Seeing is believing — I believe imaging holds the key to understanding the brain.
Bringing her engineering and physics expertise to neuroscience, Elizabeth Hillman has developed a wide range of multi-scale in-vivo imaging methods including SCAPE microscopy for high-speed 3D imaging of neural activity. She also uses these methods to understand blood flow in the brain as a way to improve human brain imaging.Read more about Elizabeth Hillman, PhD >
There is a crucial biological system that reaches every crevice of the brain, and yet goes unstudied by most neuroscientists. It is the vascular system, the network of vessels that carries oxygen-rich blood to hardworking nerve cells, called neurons. Elizabeth Hillman, PhD, a principal investigator at Columbia’s Mortimer B. Zuckerman Mind Brain Behavior Institute, studies neurovascular coupling — or how neural activity in the brain drives changes in brain blood flow. Despite its importance, little is known about this critical aspect of brain function.
“Studying the brain’s food supply has obvious connections to maintaining brain health,” Dr. Hillman says, “but understanding blood flow also holds the key to improving human brain imaging.” This is because one of our best tools for studying the human brain, a technique called functional magnetic resonance imaging (fMRI), measures blood flow as a way to detect patterns of brain activation. Yet debate over the relationship between neural activity and blood flow changes makes interpreting fMRI data very challenging.

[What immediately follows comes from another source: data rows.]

`src/rtl/aes_pkg.sv`:
```
// Shared AES-128 round helpers: GF(2^8) xtime, ShiftRows, MixColumns and byte/column indexing.
// Used by the forward round stage and the InvMix stage.
package aes_pkg;

   localparam int         STATE_W  = 128;
   localparam logic [7:0] AES_POLY = 8'h1B;

   typedef enum logic [1:0] {
      SKID_EMPTY = 2'd0,
      SKID_ONE   = 2'd1,
      SKID_FULL  = 2'd2
   } skid_state_e;

   // State byte k = s[r][c] with k = r + 4c, byte 0 in the MSBs.
   function automatic int byte_idx(input int r, input int c);
      return r + 4 * c;
   endfunction

   function automatic logic [7:0] get_byte(input logic [STATE_W-1:0] st, input int k);
      return st[STATE_W-1-8*k -: 8];
   endfunction

   function automatic logic [31:0] get_col(input logic [STATE_W-1:0] st, input int c);
      return st[STATE_W-1-32*c -: 32];
   endfunction

   function automatic logic [7:0] xtime(input logic [7:0] x, input logic [7:0] poly);
      return {x[6:0], 1'b0} ^ (x[7] ? poly : 8'h00);
   endfunction

   function automatic logic [STATE_W-1:0] shift_rows(input logic [STATE_W-1:0] st);
      logic [STATE_W-1:0] res;
      res = '0;
      for (int c = 0; c < 4; c++) begin
         for (int r = 0; r < 4; r++) begin
            res[STATE_W-1-8*byte_idx(r, c) -: 8] = get_byte(st, byte_idx(r, (c + r) % 4));
         end
      end
      return res;
   endfunction

   // Column packed row 0 in the MSBs.
   function automatic logic [31:0] mix_column(input logic [31:0] col, input logic [7:0] poly);
      logic [7:0] t0, t1, t2, t3;
      logic [7:0] d0, d1, d2, d3;
      t0 = col[31:24];
      t1 = col[23:16];
      t2 = col[15:8];
      t3 = col[7:0];
      d0 = xtime(t0, poly);
      d1 = xtime(t1, poly);
      d2 = xtime(t2, poly);
      d3 = xtime(t3, poly);
      return {d0 ^ d1 ^ t1 ^ t2 ^ t3,
              t0 ^ d1 ^ d2 ^ t2 ^ t3,
              t0 ^ t1 ^ d2 ^ d3 ^ t3,
              d0 ^ t0 ^ t1 ^ t2 ^ d3};
   endfunction

endpackage

```
`src/rtl/aes_mix_column.sv`:
```
// One MixColumns column, purely combinational; row 0 in the MSBs.
module aes_mix_column
   import aes_pkg::*;
#(
   parameter logic [7:0] POLY = AES_POLY
) (
   input  logic [31:0] col_i,
   output logic [31:0] col_o
);

   assign col_o = mix_column(col_i, POLY);

endmodule

```
`src/rtl/shift_mix_addkey.sv`:
```
// AES round stage: ShiftRows, MixColumns (bypassed on the last round), AddRoundKey; one-cycle latency.
// Two-entry skid buffer keeps IN_READY on a flop, so OUT_READY never reaches IN_READY combinationally.
module shift_mix_addkey
   import aes_pkg::*;
#(
   parameter int         DATA_W  = 128,
   parameter logic [7:0] MC_POLY = AES_POLY
) (
   input  logic              clk,
   input  logic              rst,
   input  logic              IN_VALID,
   output logic              IN_READY,
   input  logic [DATA_W-1:0] IN_DATA,
   input  logic [DATA_W-1:0] ROUND_KEY,
   input  logic              LAST_ROUND,
   output logic              OUT_VALID,
   input  logic              OUT_READY,
   output logic [DATA_W-1:0] OUT_DATA
);

   if (DATA_W != STATE_W) begin : g_bad_width
      $error("shift_mix_addkey supports only DATA_W = 128");
   end

   logic [DATA_W-1:0] sr_dat;
   logic [DATA_W-1:0] mc_dat;
   logic [DATA_W-1:0] rnd_dat;

   assign sr_dat = shift_rows(IN_DATA);

   for (genvar c = 0; c < 4; c++) begin : g_col
      aes_mix_column #(
         .POLY (MC_POLY)
      ) u_mix_column (
         .col_i (sr_dat[DATA_W-1-32*c -: 32]),
         .col_o (mc_dat[DATA_W-1-32*c -: 32])
      );
   end

   assign rnd_dat = (LAST_ROUND ? sr_dat : mc_dat) ^ ROUND_KEY;

   skid_state_e       state_q, state_d;
   logic [DATA_W-1:0] o_dat_q, o_dat_d;
   logic [DATA_W-1:0] s_dat_q, s_dat_d;
   logic              in_rdy_q, in_rdy_d;
   logic              out_vld;
   logic              in_xfer;
   logic              out_xfer;

   assign out_vld  = (state_q != SKID_EMPTY);
   assign in_xfer  = IN_VALID && in_rdy_q;
   assign out_xfer = out_vld && OUT_READY;

   // The round result is only selected on an accepted transfer, so idle-cycle input garbage never lands in state.
   always_comb begin
      state_d = state_q;
      o_dat_d = o_dat_q;
      s_dat_d = s_dat_q;
      case (state_q)
         SKID_EMPTY: begin
            if (in_xfer) begin
               o_dat_d = rnd_dat;
               state_d = SKID_ONE;
            end
         end
         SKID_ONE: begin
            if (in_xfer && out_xfer) begin
               o_dat_d = rnd_dat;
            end else if (in_xfer) begin
               s_dat_d = rnd_dat;
               state_d = SKID_FULL;
            end else if (out_xfer) begin
               state_d = SKID_EMPTY;
            end
         end
         SKID_FULL: begin
            if (out_xfer) begin
               o_dat_d = s_dat_q;
               state_d = SKID_ONE;
            end
         end
         default: begin
            state_d = SKID_EMPTY;
         end
      endcase
      in_rdy_d = (state_d != SKID_FULL);
   end

   always_ff @(posedge clk or posedge rst) begin
      if (rst) begin
         state_q  <= SKID_EMPTY;
         o_dat_q  <= '0;
         s_dat_q  <= '0;
         in_rdy_q <= 1'b1;
      end else begin
         state_q  <= state_d;
         o_dat_q  <= o_dat_d;
         s_dat_q  <= s_dat_d;
         in_rdy_q <= in_rdy_d;
      end
   end

   assign IN_READY  = in_rdy_q;
   assign OUT_VALID = out_vld;
   assign OUT_DATA  = o_dat_q;

endmodule
```
`config.mk`:
```
export PLATFORM = sky130hd
export DESIGN_NAME = shift_mix_addkey
export DESIGN_NICKNAME = d
export VERILOG_FILES = /design/src/rtl/aes_pkg.sv /design/src/rtl/aes_mix_column.sv /design/src/rtl/shift_mix_addkey.sv
export SDC_FILE = /design/constraint.sdc
export NUM_CORES = 1
export LEC_CHECK = 0
export BUFFER_PORTS_ARGS = -buffer_cell sky130_fd_sc_hd__clkbuf_2
export CAP_MARGIN = 10
export CORE_AREA = 5 5 185 204
export DETAILED_ROUTE_END_ITERATION = 10
export DIE_AREA = 0 0 190 209
export PLACE_DENSITY = 0.84
export SLEW_MARGIN = 10
export SYNTH_ARGS = -nofsm -noshare
export SYNTH_HDL_FRONTEND = slang
export SYNTH_HIERARCHICAL = 1
export SYNTH_SLANG_ARGS = --single-unit
```
`constraint.sdc`:
```
create_clock -name clk -period 13.6 [get_ports clk]
set_input_delay 3.4 -clock clk [delete_from_list [all_inputs] [get_ports clk]]
set_output_delay 3.4 -clock clk [all_outputs]
set_load 0.01 [all_outputs]
```
# After elaboration in Yosys (flattened, before gate mapping)
# Cells that the tools add are included.
[totals]
memories = 0
in_bits = 261
output_inout_bits = 130
mem_bits_ro = 0
elab_cells = 127
mem_bits_rw = 0
latchBits = 0
reg_bits = 259
[classes]
n_eq_ne = 6
order_cmp = 0
addsub = 0
reduce_logical = 8
mux = 27
div = 0
bitwise = 82
mul = 0
n_shift = 0
[op_table]
columns = ["op", "n"]
rows = [
  ["bitwise XOR 8 bit", 80],
  ["two-way mux 128 bit", 4],
  ["case mux 128 bit (3 select lines)", 1],
  ["bitwise XOR 128 bit", 1],
  ["two-way mux 5 bit", 16],
  ["two-way mux 2 bit", 5],
  ["!= test 2 bit, second input constant", 4],
  ["case mux 2 bit (3 select lines)", 1],
  ["AND reduction 4 bit", 1],
  ["logical AND 1 bit", 3],
  ["AND reduction 3 bit", 1],
  ["nonzero test 3 bit", 1],
  ["== test 2 x 1 -> 1 bit, second input constant", 1],
  ["== test 2 bit, second input constant", 1],
  ["logical NOT 2 bit", 1],
  ["nonzero test 2 bit", 1],
  ["inverter 1 bit", 1],
]

# Longest topological paths before layout
# Gate-level depths: netlist (run 1).
[logic_depth]
depth_word = 10
ltp_mapped = 7
ltp_nobuf = 5

# By module
# Netlist (run 1), hierarchy kept.
[modules_own_cells]
columns = ["mod", "area_per_inst_um2", "n_inst", "seq_area_each_um2", "cells_per_inst"]
rows = [
  ["shift_mix_addkey", 14217.4, 1, 6482.5, 1361],
  ["aes_mix_column", 1412.6, 4, 0.0, 82],
]

# Worst setup path before layout (run 1)
# Ideal clock, no wire load.
[synth_timing]
path_kind = "input-to-reg"
start = "in IN_DATA[40]"
end = "reg o_dat_q[105], in the netlist OUT_DATA[105]"
setup_time_ns = 0.082
n_path_buf = 1
slack_ns = 8.815
t_arrival_ns = 4.703
path_stages = 6
required_ns = 13.518
path_cell_list = "buf_2 -> xor3_1 -> xnor3_1 -> mux2i_1 -> or3_1 -> a31oi_1"
[synth_via]
elab_chain_len = 8
elab_cells_between_ends = 9
classes_between = "mux: 4; bitwise: 5"
[synth_lines]
columns = ["item", "line_no", "source"]
rows = [
  ["from (decl)", "shift_mix_addkey.sv:13", "input logic [DATA_W-1:0] IN_DATA,"],
  ["bitwise XOR 8 bit *", "aes_pkg.sv:28", "return {x[6:0], 1'b0} ^ (x[7] ? poly : 8'h00);"],
  ["bitwise XOR 8 bit * (3 in a row)", "aes_pkg.sv:56", "t0 ^ t1 ^ d2 ^ d3 ^ t3,"],
  ["named net mc_dat[105]", "shift_mix_addkey.sv:26", "logic [DATA_W-1:0] mc_dat;"],
  ["two-way mux 128 bit *", "shift_mix_addkey.sv:40", "assign rnd_dat = (LAST_ROUND ? sr_dat : mc_dat) ^ ROUND_KEY;"],
  ["bitwise XOR 128 bit *", "shift_mix_addkey.sv:40", ""],
  ["two-way mux 128 bit (on tied branches)", "shift_mix_addkey.sv:67, shift_mix_addkey.sv:61", ""],
  ["case mux 128 bit (3 select lines) *", "shift_mix_addkey.sv:59", "case (state_q)"],
  ["to (signal assigned)", "shift_mix_addkey.sv:97", "o_dat_q <= o_dat_d;"],
  ["to (decl)", "shift_mix_addkey.sv:43", "logic [DATA_W-1:0] o_dat_q, o_dat_d;"],
]
# Mark *: on every way through the listed nets, which the timed path passes. The rest lies on a longest branch. The select of a mux whose other input is x is not followed.
# A chain may end at the register's enable or synchronous reset.

# Final worst setup path (run 1)
[layout_timing]
start = "in LAST_ROUND"
end = "reg o_dat_q[89], in the netlist OUT_DATA[89]"
[layout_via]
elab_chain_len = 4
elab_cells_between_ends = 5
classes_between = "mux: 4; bitwise: 1"
[layout_lines]
columns = ["item", "line_no", "source"]
rows = [
  ["from (decl)", "shift_mix_addkey.sv:15", "input logic LAST_ROUND,"],
  ["two-way mux 128 bit *", "shift_mix_addkey.sv:40", ""],
  ["bitwise XOR 128 bit *", "shift_mix_addkey.sv:40", ""],
  ["two-way mux 128 bit (on tied branches)", "shift_mix_addkey.sv:67, shift_mix_addkey.sv:61", ""],
  ["case mux 128 bit (3 select lines) *", "shift_mix_addkey.sv:59", ""],
]
# Mark *: on every way between the ends. The rest lies on a longest branch, timed or not. The select of a mux whose other input is x is not followed.

==> metrics, run 1 <==
Mapped Cells=between 1500 and 2000; Synth area leader=dfrtp_1; DRC=0; synth-to-layout area growth=13.9%; share of cells above drive strength 1=0.298; largest net degree at the start of global routing=111; Port Buffers=390; most common cell after layout, fill and taps aside=clkbuf_2; hold depth=2; crit share post-route=0.410; Sink Count=259; RSZ-0062 raised after global routing=no; nature of the critical path endpoint=flop; Synth area leaders=dfrtp_1, xnor3_1, xor2_1; status=finished, final reports clean; first-pass GRT wire length=around 90 mm; antenna viol nets, final=0; clk_lat worst skew=550 ps; core area=35700 µm²; Unique masters post-synth=35; Rows=73; initial antenna violation count=4; Num CTS Buffers=28; Rel. slew slack=0.283; fin crit period=around 5600 ps; Max clock buf depth=3; setup tns final=0 ps; NetSw=1500 µW; Initial Util=0.556; DIE AREA=between 30000 and 40000 µm²; post_cts resized=0; io pins=391; vias in the first global route=15600; grt ovf=0; R2R Setup Slk=10420 ps; Clock transition at path regs=roughly 60 ps; P per Cell Area=169 nW/µm²; reg2reg end=s_dat_q[13]$_DFFE_PP0P_; register bit total from synthesis=259; synthesized area=a little under 20000 µm²; via-per-instance ratio=6.12; first drt pass iteration count=6; peak supply drop=approximately 0.11 mV; Nets=2227; Die Width=190 µm; DR vias=15100; Switching Fraction=0.393; Yosys top cell area share=0.325; Hold Crit Class=reg -> reg; max_cap viols=0; Area after DPL=21700 µm²; final core occ=0.634; Worst-Margin Slew=1070 ps; commonest cells after routing, fill and taps aside=clkbuf_2, dfrtp_1, o21ai_0; critical path class=in -> reg; Final Cell Area=22600 µm²; initial drt markers=between 1000 and 1500; Reg2Reg Depth=4; Critical R2R Launch=state_q[1]$_DFF_PP0_; Post-Syn Area per Cell=~12 µm²; Placed Cells=about 2400; clock share of power=0.207; # setup viols final=0; Clock Skew=between 10 and 15 ps; RD Place Congestion=0.943; Yosys Warn Count=6; TritonCTS clock tree=done; Internal Power=between 2000 and 2500 µW; wire length per cell=between 20 and 25 µm; Post-Layout Cell Count=about 2500; GRT Total Usage=0.282; Hold Path Sink=s_dat_q[27]$_DFFE_PP0P_; Fillers=2772; Arr. time, crit path=5960 ps; startpoint types=input pin; critical path fanouts, max=between 60 and 70; LEAKAGE=roughly 0.011 µW; Comb power frac=0.432; Die H=209 µm; max-slew violations=0; cts hold-fix bufs=0; Seq pwr share=0.362; total power=3820 µW; Max Freq=179 MHz; Hold Vio Cnt, Final=0; HPWL after DPL=around 40 mm; post-CTS setup buffers=0; Worst Hold Launch=s_dat_q[27]$_DFFE_PP0P_; Root Driver=clkbuf_16; Routed WL=just under 60 mm; WP data required=around 14000 ps; H-tree levels=1; Seq/Total Area, Yosys=0.326; syn nets=1950
==> critical path, cell delays in order <==
cell and delay [ps]:
buf_6 580, buf_4 940, mux2i_1 380, xor2_1 280, a211oi_1 130
==> sequential cells by signal, summed over array words and instances (netlist names) <==
name,flops
OUT_DATA,128
s_dat_q,128
state_q,2
IN_READY,1
==> worst max path at each step <==
stage               start                  endpoint  slack, ps
2_1_floorplan         rst   OUT_DATA[0]$_DFFE_PP0P_       3070
3_3_place_gp   LAST_ROUND   s_dat_q[37]$_DFFE_PP0P_       7580
3_5_place_dp     IN_VALID   s_dat_q[13]$_DFFE_PP0P_       7520
4_1_cts          IN_VALID   s_dat_q[13]$_DFFE_PP0P_       8110
5_1_grt        LAST_ROUND   s_dat_q[58]$_DFFE_PP0P_       7980
6_report       LAST_ROUND  OUT_DATA[89]$_DFFE_PP0P_       8020
==> through the flow <==
step,worst slack (ps),hold WS (ps)
finish,8020,506
global route,7980,533
CTS,8110,511
detailed placement,7520,498
global placement,7580,489
floorplan,3070,475
==> power groups by stage <==
stage                     combinational, µW  sequential, µW  clock [µW]
after global routing                   1790            1420         836
after CTS                              1650            1380         801
after global placement                 1590            1360           0
final                                  1650            1380         791
after detailed placement               1640            1380           0
after floorplan                        1050            1410           0
==> cell type report <==
class                   instances  area, µm²  area share
diodes                          2       5.00    0.000221
clock buffers                  34        785      0.0347
clock inverters                14        158     0.00697
inverters                       1       11.3    0.000498
multi-input cells            1270      12500       0.552
flip-flops and latches        259       6480       0.286
well taps                     487        609      0.0269
repair buffers                406       2080      0.0918
==> synthesized netlist by cell type, drive strengths merged <==
cell	number
dfrtp	258
o21ai	256
a211oi	230
xor2	184
xnor3	140
mux2i	129
nor2	103
buf	97
xnor2	72
clkbuf	62
xor3	36
o22ai	27
a31oi	26
nand3	26
or3	26
nand2	3
a21oi	2
and3b	2
nand2b	2
nand3b	2
nor2b	2
a21o	1
dfstp	1
inv	1
or2	1
==> routing by layer <==
metal | GRT usage | wire length [µm] | vias up
li1 | - | - | 6739
met1 | 0.379 | 22700 | 7578
met2 | 0.463 | 28300 | 694
met3 | 0.0510 | 4790 | 126
met4 | 0.0966 | 2070 | 4
met5 | 0 | 29 | -
==> cell families (layout without fill, tap and decap cells) <==
family,after synthesis,after routing,share of synthesized area
AND/OR/NAND/NOR,167,167,0.0381
multiplexers,129,129,0.0650
other,0,2,0
buffers and inverters,160,455,0.0460
AO/OA/AOI/OAI,542,542,0.193
flip-flops,259,259,0.326
XOR/XNOR,432,432,0.331
Note: power is estimated with default switching activity, not from simulation.
==> inputs of run 2 (changes only) <==
--- a/config.mk
+++ b/config.mk
@@ -7,10 +7,10 @@
 export LEC_CHECK = 0
 export BUFFER_PORTS_ARGS = -buffer_cell sky130_fd_sc_hd__clkbuf_2
 export CAP_MARGIN = 10
-export CORE_AREA = 5 5 185 204
+export CORE_AREA = 5 5 193 214
 export DETAILED_ROUTE_END_ITERATION = 10
-export DIE_AREA = 0 0 190 209
-export PLACE_DENSITY = 0.84
+export DIE_AREA = 0 0 198 219
+export PLACE_DENSITY = 0.81
 export SLEW_MARGIN = 10
 export SYNTH_ARGS = -nofsm -noshare
 export SYNTH_HDL_FRONTEND = slang
==> constraint.sdc (replaced) <==
create_clock -name clk -period 4.94 [get_ports clk]
set_input_delay 1.235 -clock clk [delete_from_list [all_inputs] [get_ports clk]]
set_output_delay 1.235 -clock clk [all_outputs]
set_load 0.01 [all_outputs]
==> run 2 against run 1 <==
  * First-iteration DRC count fell by 24%
  * Design area is 1.1% higher
  * Via count shrank 1.5%
  * Register-to-register slack worse by 8100 ps
  * Utilization is 4.4 points lower
  * Worst hold slack better by 0.87 ps
  * Non-clock buffer count increased by 7
  * Worst setup slack got worse by 5900 ps
  * Critical endpoint is now s_dat_q[48]$_DFFE_PP0P_
==> metrics, run 2 (synthesis results as in run 1) <==
footprint of the multi-input gates=12500 µm² (unchanged); startpoint types=input pin; Arr. time, crit path=3250 ps (-2710 ps); register area=6480 µm² (unchanged); share of cells above drive strength 1=0.301 (+0.00302); initial antenna violation count=5 (+1); RD Place Congestion=0.958 (+1.6%); clock share of power=0.222 (+0.015); Max Freq=roughly 360 MHz; Rel. slew slack=0.343 (+0.0592); Max clock buf depth=3 (unchanged); H-tree levels=1 (unchanged); CP delay by family, top=simple AND/OR/NAND/NOR gates; DRC=0 (unchanged); Internal Power=6610 µW (+180%); Area after DPL=21800 µm² (+0.69%); GRT Total Usage=0.261 (-0.0202); peak supply drop=0.304 mV (+170%); setup tns final=0 ps (unchanged); Clock Skew=10.5 ps (-0.316 ps); io pins=391 (unchanged); first-pass GRT wire length=90.2 mm (+0.22%); Hold Crit Class=reg -> reg; Worst-Margin Slew=982 ps (-93.3 ps); Sink Count=259 (unchanged); Routed WL=58.5 mm (+1.2%); Root Driver=clkbuf_16; Initial Util=0.512 (-0.0442); Die Width=198 µm (+4.2%); largest net degree at the start of global routing=135 (+22%); clk_lat worst skew=550 ps (about the same); Largest stage delay, worst path=580 ps (-360 ps); nature of the critical path endpoint=flop; CP Cell Sequence=clkbuf_2, and3b_4, nand2_4, buf_4, o21ai_0; Fillers=3186 (+15%); DR vias=14900 (-1.5%); post-CTS setup buffers=0 (unchanged); Buffers & Inverters on Critical Path=2 (unchanged); grt ovf=0 (unchanged); first drt pass iteration count=6 (unchanged); vias in the first global route=15600 (+0.064%); Switching Fraction=0.387 (-0.00542); cts hold-fix bufs=0 (unchanged); NetSw=4180 µW (+180%); # setup viols final=0 (unchanged); critical path fanouts, max=69 (unchanged); Seq pwr share=0.355 (-0.007); Nets=2234 (+0.31%); synth-to-layout area growth=15.2%; fin crit period=between 2000 and 3000 ps; Hold Vio Cnt, Final=0 (unchanged); antenna viol nets, final=0 (unchanged); Comb power frac=0.423 (-0.009); P per Cell Area=471 nW/µm² (+180%); Hold WS=507 ps (+0.873 ps); post_cts resized=0 (unchanged); Num CTS Buffers=28 (unchanged); wire length per cell=23.4 µm (about the same); Die H=219 µm (+4.8%); Final Cell Area=22900 µm² (+1.1%); via-per-instance ratio=5.96 (-2.7%); status=finished, final reports clean; critical path class=in -> reg; commonest cells after routing, fill and taps aside=clkbuf_2, dfrtp_1, o21ai_0; WP data required=5380 ps (-8600 ps); max_cap viols=0 (unchanged); Clock transition at path regs=60 ps (about the same); DIE AREA=43400 µm² (+9.2%); max-slew violations=0 (unchanged); HPWL after DPL=41.2 mm (+2.9%); Rows=76 (+4.1%); most common cell after layout, fill and taps aside=clkbuf_2; initial drt markers=1125 (-24%); LEAKAGE=0.0112 µW (+0.97%); TritonCTS clock tree=done; core area=38800 µm² (+8.6%); crit share post-route=0.569; RSZ-0062 raised after global routing=no; Port Buffers=390 (unchanged); critical path's slowest cell=and3b_4
run 2: metrics by stage:
step	utilization	cells	total power [µW]	setup WS, ps
6_report	0.590	2502	10800	2130
4_1_cts	0.590	2501	10800	2120
5_1_grt	0.590	2501	11400	2060
3_5_place_dp	0.563	2450	8390	1580
2_1_floorplan	-	1689	6770	292
3_3_place_gp	0.563	2450	8190	1720
run 2: area by class of cell:
cell class	count	share of cell area
antenna	1	0.000109
clock buffer	37	0.0356
sequential	259	0.283
multi-input combinational	1270	0.546
inverter	1	0.000328
timing repair buffer	413	0.0964
tap	507	0.0277
clock inverter	14	0.0104
run 2: per-layer routing:
layer  wire [µm]  vias up  part of all wire  GRT usage
met5          49        -           0.00084          0
met4        2170        8             0.037     0.0902
met3        4740      118             0.081     0.0517
met2       28300      590              0.48      0.432
met1       23300     7445              0.40      0.346
li1            -     6748                 -          -
run 2: power by group through the flow:
stage	Clock, µW	Sequential (µW)	Combinational [µW]
final	2400	3830	4560
after global routing	2510	3920	4980
after CTS	2430	3810	4580
after detailed placement	0	3820	4560
after global placement	0	3790	4400
after floorplan	0	3880	2890
run 2: worst paths after layout:
kind / from / endpoint / slack, ps / depth (start not counted)
worst max-delay path: IN_VALID / s_dat_q[48]$_DFFE_PP0P_ / 2130 / 5
worst min-delay path: s_dat_q[33]$_DFFE_PP0P_ / s_dat_q[33]$_DFFE_PP0P_ / 510 / 2
worst max register to register: IN_READY$_DFF_PP1_ / s_dat_q[48]$_DFFE_PP0P_ / 2310 / 4
worst min register to register: s_dat_q[33]$_DFFE_PP0P_ / s_dat_q[33]$_DFFE_PP0P_ / 510 / 2
max in group asynchronous: rst / OUT_DATA[122]$_DFFE_PP0P_ / 3230 / 3
min in group asynchronous: rst / s_dat_q[34]$_DFFE_PP0P_ / 730 / 2
run 2: worst register-to-register path, delay by kind of cell, from the launching register on:
family,cells,cell delay [ps]
flops,1,600
simple gates,2,1180
compound gates,1,280
buf+inv,1,470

To study neurovascular coupling, physicist-turned-engineer Dr. Hillman has had to develop a range of unique imaging methods that go beyond fMRI to capture both neural activity and blood flow dynamics simultaneously in the living brain. In fact, developing new types of microscopes is a second important focus of her lab’s research program. Applying these techniques in a recent study looking at how neurons communicate with blood vessels, Dr. Hillman uncovered a sophisticated mechanism at play. She found that vascular endothelial cells, cells that line the insides of vessels, send electrical signals that tell the vessel to dilate and allow more blood through when neurons need it.
In addition to providing a clearer picture of the driving forces behind fMRI data, these results offer a new explanation for cognitive decline seen in conditions such as hypertension and diabetes, where endothelial cells are known to be impaired. Damaged endothelial cells, Dr. Hillman argues, could cause neurons to degrade — simply by restricting delivery of nutrients to hungry neurons. “Understanding these connections could yield fresh strategies to treat brain disorders,” she says, “while also revealing new ways to use techniques such as fMRI to diagnose and monitor disease in humans.”
Meanwhile, Dr. Hillman’s lab is home to a menagerie of advanced microscopes that she has developed to capture images of cells in action. One of her most exciting new inventions is SCAPE microscopy, which allows researchers to record three-dimensional, detailed videos of the brain at lightning-fast speeds: more than 100 times faster than competing technologies. “Every week we are finding that we can image new things, beyond anything we imagined,” Dr. Hillman remarks. This has included using SCAPE to capture neural activity throughout the brains of fruit flies and zebra fish, as well as image the brains of awake, behaving mice. The recipient of a recent award from the White House BRAIN Initiative, Dr. Hillman is currently commercializing SCAPE for widespread use. She hopes this technique will prove a game changer for neuroscience, but also that it have even broader impact as a tool for scientific and medical research.
Finding new ways to capture and interpret images is a passion for Dr. Hillman. “Imaging isn’t just about making pictures, it is about visualizing biology as it happens,” she says. “We are finally getting close to being able to answer so many questions about the brain.”